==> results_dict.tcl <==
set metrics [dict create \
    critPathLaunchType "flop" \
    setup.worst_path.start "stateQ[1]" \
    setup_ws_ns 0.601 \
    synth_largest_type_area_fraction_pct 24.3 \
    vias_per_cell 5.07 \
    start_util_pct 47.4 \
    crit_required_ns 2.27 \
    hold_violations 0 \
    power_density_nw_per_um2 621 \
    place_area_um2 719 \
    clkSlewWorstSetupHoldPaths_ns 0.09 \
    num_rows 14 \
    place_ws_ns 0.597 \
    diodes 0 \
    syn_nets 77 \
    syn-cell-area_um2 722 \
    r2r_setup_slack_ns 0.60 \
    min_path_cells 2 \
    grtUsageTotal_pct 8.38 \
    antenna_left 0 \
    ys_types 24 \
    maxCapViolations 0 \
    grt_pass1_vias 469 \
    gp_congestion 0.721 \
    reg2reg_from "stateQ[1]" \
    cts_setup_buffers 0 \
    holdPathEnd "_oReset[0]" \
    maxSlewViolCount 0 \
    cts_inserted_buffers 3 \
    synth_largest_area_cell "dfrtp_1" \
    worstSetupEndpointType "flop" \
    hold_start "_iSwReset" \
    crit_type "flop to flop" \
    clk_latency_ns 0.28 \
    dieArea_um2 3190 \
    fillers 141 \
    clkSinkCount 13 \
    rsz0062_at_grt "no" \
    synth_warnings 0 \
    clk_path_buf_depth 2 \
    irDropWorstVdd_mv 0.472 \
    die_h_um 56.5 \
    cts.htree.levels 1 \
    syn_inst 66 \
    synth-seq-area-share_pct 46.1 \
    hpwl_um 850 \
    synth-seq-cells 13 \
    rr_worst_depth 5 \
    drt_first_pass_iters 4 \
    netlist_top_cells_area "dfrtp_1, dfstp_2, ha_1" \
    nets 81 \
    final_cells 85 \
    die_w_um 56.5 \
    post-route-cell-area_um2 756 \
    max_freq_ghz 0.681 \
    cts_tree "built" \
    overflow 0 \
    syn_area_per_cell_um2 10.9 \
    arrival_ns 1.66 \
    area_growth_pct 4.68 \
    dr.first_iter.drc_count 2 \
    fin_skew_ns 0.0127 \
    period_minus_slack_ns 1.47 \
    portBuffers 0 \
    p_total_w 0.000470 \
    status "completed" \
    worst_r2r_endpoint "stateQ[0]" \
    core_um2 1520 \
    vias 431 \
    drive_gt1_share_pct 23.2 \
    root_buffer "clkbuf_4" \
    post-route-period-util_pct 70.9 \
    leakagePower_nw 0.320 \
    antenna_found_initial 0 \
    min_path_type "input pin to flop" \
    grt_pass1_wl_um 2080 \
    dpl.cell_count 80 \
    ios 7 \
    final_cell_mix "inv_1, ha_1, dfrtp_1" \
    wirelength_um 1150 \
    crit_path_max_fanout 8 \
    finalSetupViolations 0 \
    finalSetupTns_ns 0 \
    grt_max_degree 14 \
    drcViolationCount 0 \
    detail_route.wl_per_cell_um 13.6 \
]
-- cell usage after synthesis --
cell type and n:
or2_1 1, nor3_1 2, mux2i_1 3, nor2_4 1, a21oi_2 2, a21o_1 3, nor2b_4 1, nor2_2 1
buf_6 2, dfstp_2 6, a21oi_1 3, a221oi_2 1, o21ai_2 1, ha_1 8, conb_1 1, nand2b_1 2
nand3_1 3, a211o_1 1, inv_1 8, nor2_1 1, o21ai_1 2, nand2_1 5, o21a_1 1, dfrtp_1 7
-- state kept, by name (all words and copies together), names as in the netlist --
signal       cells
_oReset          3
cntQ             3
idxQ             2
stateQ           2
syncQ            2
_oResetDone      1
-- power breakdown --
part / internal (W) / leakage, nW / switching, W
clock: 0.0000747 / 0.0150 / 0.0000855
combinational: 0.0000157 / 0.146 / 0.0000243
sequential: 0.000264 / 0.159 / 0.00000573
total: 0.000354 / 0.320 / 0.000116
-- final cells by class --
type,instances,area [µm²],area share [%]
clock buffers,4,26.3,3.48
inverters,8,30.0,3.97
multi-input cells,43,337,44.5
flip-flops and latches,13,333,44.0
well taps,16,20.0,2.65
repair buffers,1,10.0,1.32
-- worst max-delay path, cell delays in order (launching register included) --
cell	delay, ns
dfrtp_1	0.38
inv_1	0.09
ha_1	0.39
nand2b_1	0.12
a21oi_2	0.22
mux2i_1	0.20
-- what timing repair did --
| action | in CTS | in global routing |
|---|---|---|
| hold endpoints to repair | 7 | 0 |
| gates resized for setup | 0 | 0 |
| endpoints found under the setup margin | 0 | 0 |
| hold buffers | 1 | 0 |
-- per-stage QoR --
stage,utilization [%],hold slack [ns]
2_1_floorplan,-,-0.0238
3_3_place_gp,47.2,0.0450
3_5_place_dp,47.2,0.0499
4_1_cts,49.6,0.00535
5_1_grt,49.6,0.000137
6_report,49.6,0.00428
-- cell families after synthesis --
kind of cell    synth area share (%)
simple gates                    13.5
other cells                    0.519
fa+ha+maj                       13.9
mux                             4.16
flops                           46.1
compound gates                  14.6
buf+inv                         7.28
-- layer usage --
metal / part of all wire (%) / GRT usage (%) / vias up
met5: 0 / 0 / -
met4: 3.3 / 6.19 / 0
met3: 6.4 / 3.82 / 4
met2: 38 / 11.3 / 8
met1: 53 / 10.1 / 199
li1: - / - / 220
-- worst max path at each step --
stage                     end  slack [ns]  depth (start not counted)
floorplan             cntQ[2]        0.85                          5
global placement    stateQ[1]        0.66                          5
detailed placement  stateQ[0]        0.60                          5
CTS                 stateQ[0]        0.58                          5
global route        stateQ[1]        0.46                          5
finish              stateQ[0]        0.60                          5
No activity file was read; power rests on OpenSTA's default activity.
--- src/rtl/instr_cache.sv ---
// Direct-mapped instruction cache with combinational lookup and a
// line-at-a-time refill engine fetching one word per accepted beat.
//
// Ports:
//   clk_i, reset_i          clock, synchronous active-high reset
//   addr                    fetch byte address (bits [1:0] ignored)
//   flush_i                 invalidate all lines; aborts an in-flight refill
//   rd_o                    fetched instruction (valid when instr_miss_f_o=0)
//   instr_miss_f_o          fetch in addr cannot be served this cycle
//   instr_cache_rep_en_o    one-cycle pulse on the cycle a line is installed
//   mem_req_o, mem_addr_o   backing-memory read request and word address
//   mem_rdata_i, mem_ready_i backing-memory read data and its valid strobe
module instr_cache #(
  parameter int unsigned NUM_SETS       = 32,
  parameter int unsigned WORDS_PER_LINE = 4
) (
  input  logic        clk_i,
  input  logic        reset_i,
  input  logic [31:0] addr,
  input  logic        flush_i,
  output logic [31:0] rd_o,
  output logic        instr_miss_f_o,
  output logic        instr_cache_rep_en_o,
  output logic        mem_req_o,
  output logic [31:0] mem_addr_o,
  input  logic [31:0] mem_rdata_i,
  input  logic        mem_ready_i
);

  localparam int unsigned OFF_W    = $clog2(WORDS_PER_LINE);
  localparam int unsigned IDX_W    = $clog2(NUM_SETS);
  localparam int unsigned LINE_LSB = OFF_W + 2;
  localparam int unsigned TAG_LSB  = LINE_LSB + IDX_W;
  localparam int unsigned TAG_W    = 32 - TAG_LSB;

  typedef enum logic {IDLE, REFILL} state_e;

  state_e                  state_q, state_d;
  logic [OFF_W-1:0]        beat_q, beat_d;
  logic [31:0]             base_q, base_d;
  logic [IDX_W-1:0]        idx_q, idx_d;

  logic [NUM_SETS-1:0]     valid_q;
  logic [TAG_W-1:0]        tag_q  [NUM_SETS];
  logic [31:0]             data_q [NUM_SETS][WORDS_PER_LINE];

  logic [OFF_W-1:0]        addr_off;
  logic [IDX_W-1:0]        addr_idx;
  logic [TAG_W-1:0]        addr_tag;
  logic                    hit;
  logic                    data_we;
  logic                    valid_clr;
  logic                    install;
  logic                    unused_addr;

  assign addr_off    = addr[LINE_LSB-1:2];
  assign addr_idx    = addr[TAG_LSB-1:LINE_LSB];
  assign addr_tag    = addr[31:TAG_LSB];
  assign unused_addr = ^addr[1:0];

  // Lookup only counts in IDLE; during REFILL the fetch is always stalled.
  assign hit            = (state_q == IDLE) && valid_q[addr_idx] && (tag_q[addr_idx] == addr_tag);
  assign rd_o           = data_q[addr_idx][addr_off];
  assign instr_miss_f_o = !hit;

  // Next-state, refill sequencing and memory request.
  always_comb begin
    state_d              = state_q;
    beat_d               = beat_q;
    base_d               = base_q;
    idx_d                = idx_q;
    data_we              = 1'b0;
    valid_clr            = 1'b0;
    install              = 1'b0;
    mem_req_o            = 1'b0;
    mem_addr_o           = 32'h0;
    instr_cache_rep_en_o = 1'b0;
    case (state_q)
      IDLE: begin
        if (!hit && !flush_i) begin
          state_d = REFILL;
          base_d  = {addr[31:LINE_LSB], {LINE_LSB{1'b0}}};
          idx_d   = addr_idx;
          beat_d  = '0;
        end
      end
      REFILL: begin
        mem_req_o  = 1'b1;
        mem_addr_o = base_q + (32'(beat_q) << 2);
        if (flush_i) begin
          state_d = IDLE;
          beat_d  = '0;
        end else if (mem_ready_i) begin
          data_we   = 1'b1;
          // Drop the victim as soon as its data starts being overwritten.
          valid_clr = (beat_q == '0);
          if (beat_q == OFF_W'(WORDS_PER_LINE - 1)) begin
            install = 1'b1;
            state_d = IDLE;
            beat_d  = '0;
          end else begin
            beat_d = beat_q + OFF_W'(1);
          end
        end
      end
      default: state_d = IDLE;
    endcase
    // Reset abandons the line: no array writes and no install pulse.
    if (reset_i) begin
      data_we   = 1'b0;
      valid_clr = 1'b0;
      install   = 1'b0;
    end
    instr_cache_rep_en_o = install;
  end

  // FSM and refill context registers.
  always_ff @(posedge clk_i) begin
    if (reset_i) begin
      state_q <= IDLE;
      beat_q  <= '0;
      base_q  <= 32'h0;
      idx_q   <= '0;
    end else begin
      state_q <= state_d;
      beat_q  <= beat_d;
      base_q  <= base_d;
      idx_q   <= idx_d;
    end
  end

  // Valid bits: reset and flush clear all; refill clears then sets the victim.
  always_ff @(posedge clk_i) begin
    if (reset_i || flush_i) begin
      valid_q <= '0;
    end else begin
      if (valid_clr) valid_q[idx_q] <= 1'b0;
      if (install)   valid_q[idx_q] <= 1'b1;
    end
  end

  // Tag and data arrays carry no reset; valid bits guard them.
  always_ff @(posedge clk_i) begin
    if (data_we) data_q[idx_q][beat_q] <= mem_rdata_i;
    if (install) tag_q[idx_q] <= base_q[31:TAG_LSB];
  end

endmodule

> [WORK TASK]: Give back precisely the lines above that start at the line containing "area_growth_pct 4.68 \" and end at the line containing "nand3_1 3, a211o_1", inclusive. No other lines belong in the output.

> [RESULT FOR THIS TASK]:
    area_growth_pct 4.68 \
    dr.first_iter.drc_count 2 \
    fin_skew_ns 0.0127 \
    period_minus_slack_ns 1.47 \
    portBuffers 0 \
    p_total_w 0.000470 \
    status "completed" \
    worst_r2r_endpoint "stateQ[0]" \
    core_um2 1520 \
    vias 431 \
    drive_gt1_share_pct 23.2 \
    root_buffer "clkbuf_4" \
    post-route-period-util_pct 70.9 \
    leakagePower_nw 0.320 \
    antenna_found_initial 0 \
    min_path_type "input pin to flop" \
    grt_pass1_wl_um 2080 \
    dpl.cell_count 80 \
    ios 7 \
    final_cell_mix "inv_1, ha_1, dfrtp_1" \
    wirelength_um 1150 \
    crit_path_max_fanout 8 \
    finalSetupViolations 0 \
    finalSetupTns_ns 0 \
    grt_max_degree 14 \
    drcViolationCount 0 \
    detail_route.wl_per_cell_um 13.6 \
]
-- cell usage after synthesis --
cell type and n:
or2_1 1, nor3_1 2, mux2i_1 3, nor2_4 1, a21oi_2 2, a21o_1 3, nor2b_4 1, nor2_2 1
buf_6 2, dfstp_2 6, a21oi_1 3, a221oi_2 1, o21ai_2 1, ha_1 8, conb_1 1, nand2b_1 2
nand3_1 3, a211o_1 1, inv_1 8, nor2_1 1, o21ai_1 2, nand2_1 5, o21a_1 1, dfrtp_1 7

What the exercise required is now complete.